5 2.4 Raycasting in the BCC and FCC grids

When performing GPU accelerated raycasting in a regular CC grid, the hardware can implicitly reconstruct the signal linearly by simply setting the proper texture filtering mode. This form of interpolation which is implemented on all recent GPUs, is called trilinear interpolation. Graphic cards are designed to minimize the cost of the eight texture lookups required, making it nearly as fast as a nearest neighbor lookup on most hardware [4]. The trilinear lookup is however only directly usable for CC data. For data not arranged in this structure, like the case with BCC and FCC, a custom reconstruction algorithm has to be used. For such custom algorithms, using several nearest neighbor lookups per sample is often nessecary.

2.5 Reconstruction algorithms

For the module developed in this thesis, two reconstruction algorithms are selected for implementation. The DC-spline algorithm by B. Domonkos et al. in [5] for BCC and FCC, and the linear box spline for BCC by B. Finkbeiner et al. in [6], later extended in [7]. Both methods are designed for implementation on the GPU. The DC-spline method uses the fact that trilinear texture lookups are accelerated and shows good performance despite requiring five trilinear texture lookups. The linear box spline uses non-interpolated lookups but requires only four of them. The render- ing quality of the two filters is compared by Domonkos et al. in [8] and is concluded to be quite similar. Both methods promise acceptable performance, image quality and do not require the data to be pre-processed to interpolate. The higher order variants that exists for both methods are not implemented due to the constraint of performance. While a box spline method for the FCC grid has been presented in [9] by M. Kim et al., it is more computationally expensive and is not designed for the GPU. It is therefore not chosen for implementation.

2.6 Voreen’s architecture

Voreen divides the process of turning a volumetric data set into an image into mul- tiple simpler processing stages. The tasks in these stages are performed by pluggable components called processors. The user connects processors by linking their inputs and outputs together. The resulting graph of connected processors is called a net- work. Components within a network starts processing when their output is required by another processor.

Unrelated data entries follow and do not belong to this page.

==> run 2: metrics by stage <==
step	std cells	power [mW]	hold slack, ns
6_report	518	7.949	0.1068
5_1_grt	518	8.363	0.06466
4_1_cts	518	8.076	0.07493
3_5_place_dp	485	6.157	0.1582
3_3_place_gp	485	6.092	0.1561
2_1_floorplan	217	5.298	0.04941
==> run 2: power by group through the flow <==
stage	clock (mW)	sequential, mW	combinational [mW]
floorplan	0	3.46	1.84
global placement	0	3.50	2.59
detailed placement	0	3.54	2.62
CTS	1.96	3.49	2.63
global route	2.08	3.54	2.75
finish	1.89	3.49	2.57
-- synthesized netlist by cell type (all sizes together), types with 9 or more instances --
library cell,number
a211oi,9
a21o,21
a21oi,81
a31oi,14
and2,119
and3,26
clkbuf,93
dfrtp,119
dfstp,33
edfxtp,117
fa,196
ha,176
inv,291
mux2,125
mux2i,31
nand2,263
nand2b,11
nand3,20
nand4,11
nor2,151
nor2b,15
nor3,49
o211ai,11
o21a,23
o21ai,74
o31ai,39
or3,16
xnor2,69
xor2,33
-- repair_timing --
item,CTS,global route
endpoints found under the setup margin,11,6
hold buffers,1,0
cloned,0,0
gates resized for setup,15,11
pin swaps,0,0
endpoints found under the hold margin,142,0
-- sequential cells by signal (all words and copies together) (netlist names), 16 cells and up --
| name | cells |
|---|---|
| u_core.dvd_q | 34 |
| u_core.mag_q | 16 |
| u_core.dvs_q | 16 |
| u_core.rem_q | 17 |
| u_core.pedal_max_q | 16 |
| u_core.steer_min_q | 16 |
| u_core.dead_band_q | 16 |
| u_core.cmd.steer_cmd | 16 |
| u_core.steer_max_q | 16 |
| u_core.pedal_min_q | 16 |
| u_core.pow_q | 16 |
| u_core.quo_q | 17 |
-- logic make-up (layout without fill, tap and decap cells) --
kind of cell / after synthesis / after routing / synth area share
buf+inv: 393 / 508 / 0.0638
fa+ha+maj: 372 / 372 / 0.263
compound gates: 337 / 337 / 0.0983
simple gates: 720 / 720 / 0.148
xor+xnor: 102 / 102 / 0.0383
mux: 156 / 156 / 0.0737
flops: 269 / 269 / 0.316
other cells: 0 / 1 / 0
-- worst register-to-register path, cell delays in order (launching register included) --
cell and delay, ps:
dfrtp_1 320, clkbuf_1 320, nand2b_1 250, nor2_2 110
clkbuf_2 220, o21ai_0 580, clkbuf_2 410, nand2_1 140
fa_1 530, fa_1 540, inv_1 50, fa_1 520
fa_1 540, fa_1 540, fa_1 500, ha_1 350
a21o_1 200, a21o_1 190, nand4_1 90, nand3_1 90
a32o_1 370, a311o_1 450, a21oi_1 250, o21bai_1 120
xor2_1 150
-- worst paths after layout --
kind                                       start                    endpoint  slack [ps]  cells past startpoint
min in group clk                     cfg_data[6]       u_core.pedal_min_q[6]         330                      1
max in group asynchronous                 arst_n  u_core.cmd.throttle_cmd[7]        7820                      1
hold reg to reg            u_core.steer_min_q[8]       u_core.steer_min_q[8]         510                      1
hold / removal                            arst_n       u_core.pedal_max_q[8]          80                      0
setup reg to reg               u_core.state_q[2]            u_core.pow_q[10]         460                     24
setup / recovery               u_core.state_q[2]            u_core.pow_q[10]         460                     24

6 Figure 2.3: A minimal BCC raycasting network in Voreen

In addition to their input and outputs, processors can also have properties linked to each other. Properties are user changeable settings that affect the way that data is interpreted and processed, such as camera settings and light position. It is often useful to link properties together when performing compositing or comparisons of images. An example network containing a minimal raycasting setup using the new BCC pro- cessor can be seen in Figure 2.3. Except for a small set of core functionality, the entirety of Voreen’s components are contained in loadable modules. The base module contains the most basic components, such as the VolumeSource, Canvas and Single/MultiVolumeRaycaster processors. An- other useful module that ships with Voreen are for example the python module that provides the user with a Python API that has access to processors and their proper- ties as well as some of Voreen’s internals. This is used to measure performance in section 4.1 and to perform the error analysis in section 4.2.

7 Chapter 3

Method and implementation

In the GPU based implementation of the DC-spline method for BCC proposed in [5], the algorithm uses a total of six trilinear texture lookups and five linear interpolation (lerp) instructions. Generalized for the FCC grid it requires sixteen trilinear texture lookups and eight lerps. The linear box spline reconstruction technique for BCC both described and imple- mented in [7] is also adapted and included. It requires four nearest-neighbor texture lookups. Nearest-neighbor algorithms are also implemented for both BCC and FCC. These simple interpolation methods do well in terms of performance, but understandably worse than the others in terms of visual quality. Despite this they can be useful in some experiments and used as a reference during development in Voreen. An overview of the reconstruction algorithms is in 3.1.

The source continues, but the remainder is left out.